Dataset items
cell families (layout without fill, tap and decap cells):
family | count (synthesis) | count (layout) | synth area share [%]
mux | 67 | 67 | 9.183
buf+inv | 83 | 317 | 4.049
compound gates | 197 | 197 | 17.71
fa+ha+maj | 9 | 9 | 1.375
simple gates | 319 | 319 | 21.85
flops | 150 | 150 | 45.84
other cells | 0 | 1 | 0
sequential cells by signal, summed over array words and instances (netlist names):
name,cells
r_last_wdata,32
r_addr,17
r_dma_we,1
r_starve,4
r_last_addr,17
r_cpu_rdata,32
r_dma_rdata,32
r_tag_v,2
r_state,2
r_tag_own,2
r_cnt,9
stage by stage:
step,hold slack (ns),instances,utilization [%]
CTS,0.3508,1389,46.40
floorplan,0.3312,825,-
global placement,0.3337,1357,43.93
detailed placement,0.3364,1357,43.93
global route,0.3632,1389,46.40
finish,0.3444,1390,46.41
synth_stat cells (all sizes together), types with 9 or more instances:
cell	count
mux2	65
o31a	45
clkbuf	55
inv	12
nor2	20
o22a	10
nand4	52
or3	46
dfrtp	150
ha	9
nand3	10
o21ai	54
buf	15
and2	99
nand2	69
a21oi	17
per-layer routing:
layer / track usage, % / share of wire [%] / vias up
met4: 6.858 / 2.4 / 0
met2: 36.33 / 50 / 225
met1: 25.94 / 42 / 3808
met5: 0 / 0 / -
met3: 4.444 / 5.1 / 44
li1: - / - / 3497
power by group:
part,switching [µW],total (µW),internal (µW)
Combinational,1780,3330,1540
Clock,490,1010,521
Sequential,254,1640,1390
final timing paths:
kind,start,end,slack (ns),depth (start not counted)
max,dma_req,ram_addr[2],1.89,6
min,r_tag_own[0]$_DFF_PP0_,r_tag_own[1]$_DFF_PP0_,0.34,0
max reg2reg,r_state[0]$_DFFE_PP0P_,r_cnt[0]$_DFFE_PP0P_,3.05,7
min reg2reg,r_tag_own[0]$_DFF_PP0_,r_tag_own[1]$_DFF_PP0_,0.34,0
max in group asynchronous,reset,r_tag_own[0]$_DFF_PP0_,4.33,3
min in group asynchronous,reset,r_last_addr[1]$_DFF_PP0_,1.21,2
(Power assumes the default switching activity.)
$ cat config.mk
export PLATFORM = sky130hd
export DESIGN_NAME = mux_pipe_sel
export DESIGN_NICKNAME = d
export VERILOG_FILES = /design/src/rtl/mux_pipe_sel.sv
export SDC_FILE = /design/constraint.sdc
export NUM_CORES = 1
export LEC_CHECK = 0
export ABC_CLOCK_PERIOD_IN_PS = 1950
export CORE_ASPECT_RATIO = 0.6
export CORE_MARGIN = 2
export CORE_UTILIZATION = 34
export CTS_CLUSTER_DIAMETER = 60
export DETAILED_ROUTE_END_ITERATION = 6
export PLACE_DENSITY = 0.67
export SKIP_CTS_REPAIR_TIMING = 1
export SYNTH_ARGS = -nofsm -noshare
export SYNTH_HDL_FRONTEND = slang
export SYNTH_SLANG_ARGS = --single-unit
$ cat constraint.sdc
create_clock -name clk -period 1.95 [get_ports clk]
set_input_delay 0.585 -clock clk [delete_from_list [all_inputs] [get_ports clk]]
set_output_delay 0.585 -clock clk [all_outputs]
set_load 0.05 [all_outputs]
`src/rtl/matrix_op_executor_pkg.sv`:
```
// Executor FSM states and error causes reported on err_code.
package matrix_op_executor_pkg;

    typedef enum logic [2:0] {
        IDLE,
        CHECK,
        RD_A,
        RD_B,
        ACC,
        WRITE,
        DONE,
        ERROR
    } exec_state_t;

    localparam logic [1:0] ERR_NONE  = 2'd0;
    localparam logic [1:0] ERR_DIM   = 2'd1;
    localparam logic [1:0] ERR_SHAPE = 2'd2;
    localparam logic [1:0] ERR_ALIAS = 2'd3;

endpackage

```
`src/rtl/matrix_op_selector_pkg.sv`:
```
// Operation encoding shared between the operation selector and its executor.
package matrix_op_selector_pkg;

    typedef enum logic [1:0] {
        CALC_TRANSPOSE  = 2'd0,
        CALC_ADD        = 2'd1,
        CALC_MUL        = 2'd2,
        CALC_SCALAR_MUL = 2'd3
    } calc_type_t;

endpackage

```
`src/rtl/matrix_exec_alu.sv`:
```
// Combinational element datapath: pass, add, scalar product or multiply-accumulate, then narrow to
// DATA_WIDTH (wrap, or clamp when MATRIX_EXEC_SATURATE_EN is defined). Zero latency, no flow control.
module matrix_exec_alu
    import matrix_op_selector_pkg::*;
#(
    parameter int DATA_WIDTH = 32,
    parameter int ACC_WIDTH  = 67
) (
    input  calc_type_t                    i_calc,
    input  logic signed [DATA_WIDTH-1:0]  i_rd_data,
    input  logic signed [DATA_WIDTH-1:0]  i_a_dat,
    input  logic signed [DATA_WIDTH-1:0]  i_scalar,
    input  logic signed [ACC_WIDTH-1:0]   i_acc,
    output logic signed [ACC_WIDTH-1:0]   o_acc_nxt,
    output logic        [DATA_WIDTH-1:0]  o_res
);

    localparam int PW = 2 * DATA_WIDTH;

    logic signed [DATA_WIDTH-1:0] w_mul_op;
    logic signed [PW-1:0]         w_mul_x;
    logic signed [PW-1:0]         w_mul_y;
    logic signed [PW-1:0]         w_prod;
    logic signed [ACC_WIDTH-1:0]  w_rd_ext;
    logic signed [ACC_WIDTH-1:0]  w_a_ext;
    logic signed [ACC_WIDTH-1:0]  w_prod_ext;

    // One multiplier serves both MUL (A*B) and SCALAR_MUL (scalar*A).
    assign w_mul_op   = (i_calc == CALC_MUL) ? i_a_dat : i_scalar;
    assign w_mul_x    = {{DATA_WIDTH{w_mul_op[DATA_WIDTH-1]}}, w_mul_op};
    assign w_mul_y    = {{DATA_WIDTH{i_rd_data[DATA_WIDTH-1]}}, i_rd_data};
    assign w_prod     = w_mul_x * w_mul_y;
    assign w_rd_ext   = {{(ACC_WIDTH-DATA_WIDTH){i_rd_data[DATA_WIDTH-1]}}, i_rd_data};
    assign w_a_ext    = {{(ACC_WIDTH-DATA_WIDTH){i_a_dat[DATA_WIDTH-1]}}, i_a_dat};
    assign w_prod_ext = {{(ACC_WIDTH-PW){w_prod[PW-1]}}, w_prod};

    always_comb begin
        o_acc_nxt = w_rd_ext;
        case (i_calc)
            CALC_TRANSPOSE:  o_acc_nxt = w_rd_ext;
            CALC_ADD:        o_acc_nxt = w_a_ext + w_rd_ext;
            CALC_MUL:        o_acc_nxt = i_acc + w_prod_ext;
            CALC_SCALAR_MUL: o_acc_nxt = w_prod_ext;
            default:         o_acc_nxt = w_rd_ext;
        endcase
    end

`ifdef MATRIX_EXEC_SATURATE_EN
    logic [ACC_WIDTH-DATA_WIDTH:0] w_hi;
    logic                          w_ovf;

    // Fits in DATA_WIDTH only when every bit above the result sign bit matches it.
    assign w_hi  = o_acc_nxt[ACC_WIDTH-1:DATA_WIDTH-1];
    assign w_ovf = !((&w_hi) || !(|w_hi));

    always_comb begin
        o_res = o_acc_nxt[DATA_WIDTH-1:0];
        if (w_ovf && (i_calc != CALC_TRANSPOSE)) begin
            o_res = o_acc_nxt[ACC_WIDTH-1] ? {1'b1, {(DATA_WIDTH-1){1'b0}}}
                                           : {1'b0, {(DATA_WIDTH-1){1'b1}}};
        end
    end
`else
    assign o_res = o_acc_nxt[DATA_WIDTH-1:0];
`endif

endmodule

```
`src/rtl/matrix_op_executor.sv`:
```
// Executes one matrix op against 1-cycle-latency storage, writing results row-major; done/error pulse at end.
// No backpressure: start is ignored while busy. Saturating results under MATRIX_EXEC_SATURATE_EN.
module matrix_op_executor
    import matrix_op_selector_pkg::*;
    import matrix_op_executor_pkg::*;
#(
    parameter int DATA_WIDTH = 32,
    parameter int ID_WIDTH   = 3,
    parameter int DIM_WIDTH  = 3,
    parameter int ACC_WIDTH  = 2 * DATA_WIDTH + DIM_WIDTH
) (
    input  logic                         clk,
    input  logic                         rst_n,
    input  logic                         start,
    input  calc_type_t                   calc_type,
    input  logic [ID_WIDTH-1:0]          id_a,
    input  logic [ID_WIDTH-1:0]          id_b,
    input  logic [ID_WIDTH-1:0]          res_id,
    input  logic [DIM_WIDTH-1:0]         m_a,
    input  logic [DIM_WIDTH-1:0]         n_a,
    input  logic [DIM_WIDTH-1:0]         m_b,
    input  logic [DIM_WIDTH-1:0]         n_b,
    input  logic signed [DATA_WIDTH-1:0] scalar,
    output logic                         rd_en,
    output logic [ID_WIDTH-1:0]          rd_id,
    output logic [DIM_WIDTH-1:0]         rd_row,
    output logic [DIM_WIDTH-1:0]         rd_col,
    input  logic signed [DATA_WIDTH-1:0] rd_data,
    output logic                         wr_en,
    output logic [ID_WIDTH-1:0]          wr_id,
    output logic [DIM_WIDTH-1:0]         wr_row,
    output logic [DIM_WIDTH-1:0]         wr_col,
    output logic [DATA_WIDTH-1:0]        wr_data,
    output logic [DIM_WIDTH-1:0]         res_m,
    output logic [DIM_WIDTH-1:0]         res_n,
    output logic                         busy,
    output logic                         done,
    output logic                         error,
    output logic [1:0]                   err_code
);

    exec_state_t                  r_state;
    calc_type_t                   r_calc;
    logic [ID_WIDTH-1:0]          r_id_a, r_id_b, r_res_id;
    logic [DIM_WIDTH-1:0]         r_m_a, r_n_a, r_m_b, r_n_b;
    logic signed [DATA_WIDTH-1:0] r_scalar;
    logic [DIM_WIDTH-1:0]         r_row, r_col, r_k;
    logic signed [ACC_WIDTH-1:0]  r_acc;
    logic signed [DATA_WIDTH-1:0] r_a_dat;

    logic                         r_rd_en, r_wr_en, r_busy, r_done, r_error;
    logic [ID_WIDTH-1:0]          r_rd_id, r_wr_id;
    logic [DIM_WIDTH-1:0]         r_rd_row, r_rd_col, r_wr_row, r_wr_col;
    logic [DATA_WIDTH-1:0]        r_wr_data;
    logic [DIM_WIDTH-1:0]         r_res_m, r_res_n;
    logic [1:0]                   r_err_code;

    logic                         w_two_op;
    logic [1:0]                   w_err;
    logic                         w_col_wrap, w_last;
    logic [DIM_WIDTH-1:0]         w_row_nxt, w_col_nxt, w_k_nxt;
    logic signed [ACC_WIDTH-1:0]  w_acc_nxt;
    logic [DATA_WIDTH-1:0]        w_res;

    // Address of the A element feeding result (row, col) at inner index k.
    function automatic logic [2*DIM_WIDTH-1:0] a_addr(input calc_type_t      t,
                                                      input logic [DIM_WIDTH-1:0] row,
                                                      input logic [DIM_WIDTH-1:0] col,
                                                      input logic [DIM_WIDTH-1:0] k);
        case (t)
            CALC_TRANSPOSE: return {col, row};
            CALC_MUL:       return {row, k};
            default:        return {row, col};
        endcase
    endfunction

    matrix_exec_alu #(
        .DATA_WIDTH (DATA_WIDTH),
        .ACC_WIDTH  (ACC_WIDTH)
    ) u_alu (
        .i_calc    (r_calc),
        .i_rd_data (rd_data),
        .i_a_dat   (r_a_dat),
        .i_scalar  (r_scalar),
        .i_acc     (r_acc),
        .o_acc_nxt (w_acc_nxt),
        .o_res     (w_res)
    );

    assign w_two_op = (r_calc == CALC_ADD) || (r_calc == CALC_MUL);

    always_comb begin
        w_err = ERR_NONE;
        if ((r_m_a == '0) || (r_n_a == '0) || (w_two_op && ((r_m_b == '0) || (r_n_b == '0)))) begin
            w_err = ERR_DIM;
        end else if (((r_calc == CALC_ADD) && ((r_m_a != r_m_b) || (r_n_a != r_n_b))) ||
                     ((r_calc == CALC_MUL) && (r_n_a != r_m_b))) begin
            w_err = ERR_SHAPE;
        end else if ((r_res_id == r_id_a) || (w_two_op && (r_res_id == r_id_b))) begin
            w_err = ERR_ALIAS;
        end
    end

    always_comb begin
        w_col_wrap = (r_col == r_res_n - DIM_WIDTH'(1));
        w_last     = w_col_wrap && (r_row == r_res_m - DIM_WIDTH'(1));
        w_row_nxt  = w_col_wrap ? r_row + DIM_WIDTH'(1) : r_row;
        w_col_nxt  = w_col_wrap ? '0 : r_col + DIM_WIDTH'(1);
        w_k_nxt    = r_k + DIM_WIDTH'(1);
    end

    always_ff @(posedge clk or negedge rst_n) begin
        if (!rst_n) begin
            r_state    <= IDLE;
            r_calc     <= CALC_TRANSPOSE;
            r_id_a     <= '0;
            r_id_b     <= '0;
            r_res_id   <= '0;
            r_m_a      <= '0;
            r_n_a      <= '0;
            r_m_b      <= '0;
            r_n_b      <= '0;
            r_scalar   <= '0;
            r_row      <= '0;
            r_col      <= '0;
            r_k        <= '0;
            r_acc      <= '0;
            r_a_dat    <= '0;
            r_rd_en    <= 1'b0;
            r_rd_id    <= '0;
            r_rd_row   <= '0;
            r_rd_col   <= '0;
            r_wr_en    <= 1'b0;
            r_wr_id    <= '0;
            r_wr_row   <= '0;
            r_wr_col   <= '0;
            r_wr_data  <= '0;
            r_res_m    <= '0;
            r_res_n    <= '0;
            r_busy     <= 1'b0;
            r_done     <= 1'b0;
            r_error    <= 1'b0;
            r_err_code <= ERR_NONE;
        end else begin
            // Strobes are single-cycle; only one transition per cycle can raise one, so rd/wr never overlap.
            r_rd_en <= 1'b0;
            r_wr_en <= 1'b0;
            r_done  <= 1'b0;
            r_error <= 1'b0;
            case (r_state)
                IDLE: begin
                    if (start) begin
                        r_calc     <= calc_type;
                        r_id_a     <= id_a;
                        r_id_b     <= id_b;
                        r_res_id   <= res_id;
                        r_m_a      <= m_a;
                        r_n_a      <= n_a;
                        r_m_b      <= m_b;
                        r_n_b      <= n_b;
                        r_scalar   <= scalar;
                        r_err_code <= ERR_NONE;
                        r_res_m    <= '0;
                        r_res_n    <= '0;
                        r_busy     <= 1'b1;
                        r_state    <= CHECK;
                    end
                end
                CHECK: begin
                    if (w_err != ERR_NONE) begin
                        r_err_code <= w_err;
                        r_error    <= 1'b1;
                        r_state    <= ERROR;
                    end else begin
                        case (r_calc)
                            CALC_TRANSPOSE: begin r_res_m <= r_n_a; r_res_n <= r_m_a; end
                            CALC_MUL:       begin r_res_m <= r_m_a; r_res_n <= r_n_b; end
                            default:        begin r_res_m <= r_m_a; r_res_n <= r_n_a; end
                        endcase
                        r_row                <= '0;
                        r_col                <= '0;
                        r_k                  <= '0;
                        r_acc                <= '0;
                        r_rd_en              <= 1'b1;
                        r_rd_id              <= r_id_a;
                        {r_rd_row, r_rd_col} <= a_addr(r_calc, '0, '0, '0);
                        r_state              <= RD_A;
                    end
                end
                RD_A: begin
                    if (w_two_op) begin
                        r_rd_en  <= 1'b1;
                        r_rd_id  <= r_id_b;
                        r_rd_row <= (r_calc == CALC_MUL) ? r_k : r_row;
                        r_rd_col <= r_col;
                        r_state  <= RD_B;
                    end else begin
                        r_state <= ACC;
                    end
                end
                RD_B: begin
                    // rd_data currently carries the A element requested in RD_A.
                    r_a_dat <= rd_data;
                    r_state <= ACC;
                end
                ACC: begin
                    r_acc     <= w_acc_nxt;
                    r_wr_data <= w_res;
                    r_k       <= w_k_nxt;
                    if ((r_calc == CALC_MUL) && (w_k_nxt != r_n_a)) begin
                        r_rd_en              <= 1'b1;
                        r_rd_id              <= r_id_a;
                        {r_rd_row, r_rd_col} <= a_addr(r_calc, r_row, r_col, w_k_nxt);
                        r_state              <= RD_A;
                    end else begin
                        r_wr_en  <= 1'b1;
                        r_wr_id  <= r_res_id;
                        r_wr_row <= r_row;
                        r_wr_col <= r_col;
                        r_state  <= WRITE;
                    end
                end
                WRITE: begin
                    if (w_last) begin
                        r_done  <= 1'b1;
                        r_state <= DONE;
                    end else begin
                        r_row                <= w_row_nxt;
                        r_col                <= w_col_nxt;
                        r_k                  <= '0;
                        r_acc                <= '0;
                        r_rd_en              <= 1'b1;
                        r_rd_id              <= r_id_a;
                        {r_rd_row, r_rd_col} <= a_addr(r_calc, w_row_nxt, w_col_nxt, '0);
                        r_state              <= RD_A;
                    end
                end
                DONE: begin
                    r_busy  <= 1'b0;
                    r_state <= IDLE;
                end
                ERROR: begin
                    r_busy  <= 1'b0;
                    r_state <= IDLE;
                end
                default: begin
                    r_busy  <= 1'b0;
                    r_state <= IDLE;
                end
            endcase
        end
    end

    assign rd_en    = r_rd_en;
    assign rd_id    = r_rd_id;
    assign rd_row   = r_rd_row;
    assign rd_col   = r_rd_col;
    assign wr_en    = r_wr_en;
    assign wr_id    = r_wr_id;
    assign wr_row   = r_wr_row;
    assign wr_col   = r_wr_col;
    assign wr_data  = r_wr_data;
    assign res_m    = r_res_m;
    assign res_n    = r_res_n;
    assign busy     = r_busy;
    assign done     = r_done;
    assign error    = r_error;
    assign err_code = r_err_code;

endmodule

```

Goal of the exercise:
Copy the lines above exactly. Start with the line containing "r_cpu_rdata,32", end with the line containing "max reg2reg,r_state[0]$_DFFE_PP0P_,r_cnt[0]$_DFFE_PP0P_,3.05,7", and include both.

Your response:
r_cpu_rdata,32
r_dma_rdata,32
r_tag_v,2
r_state,2
r_tag_own,2
r_cnt,9
stage by stage:
step,hold slack (ns),instances,utilization [%]
CTS,0.3508,1389,46.40
floorplan,0.3312,825,-
global placement,0.3337,1357,43.93
detailed placement,0.3364,1357,43.93
global route,0.3632,1389,46.40
finish,0.3444,1390,46.41
synth_stat cells (all sizes together), types with 9 or more instances:
cell	count
mux2	65
o31a	45
clkbuf	55
inv	12
nor2	20
o22a	10
nand4	52
or3	46
dfrtp	150
ha	9
nand3	10
o21ai	54
buf	15
and2	99
nand2	69
a21oi	17
per-layer routing:
layer / track usage, % / share of wire [%] / vias up
met4: 6.858 / 2.4 / 0
met2: 36.33 / 50 / 225
met1: 25.94 / 42 / 3808
met5: 0 / 0 / -
met3: 4.444 / 5.1 / 44
li1: - / - / 3497
power by group:
part,switching [µW],total (µW),internal (µW)
Combinational,1780,3330,1540
Clock,490,1010,521
Sequential,254,1640,1390
final timing paths:
kind,start,end,slack (ns),depth (start not counted)
max,dma_req,ram_addr[2],1.89,6
min,r_tag_own[0]$_DFF_PP0_,r_tag_own[1]$_DFF_PP0_,0.34,0
max reg2reg,r_state[0]$_DFFE_PP0P_,r_cnt[0]$_DFFE_PP0P_,3.05,7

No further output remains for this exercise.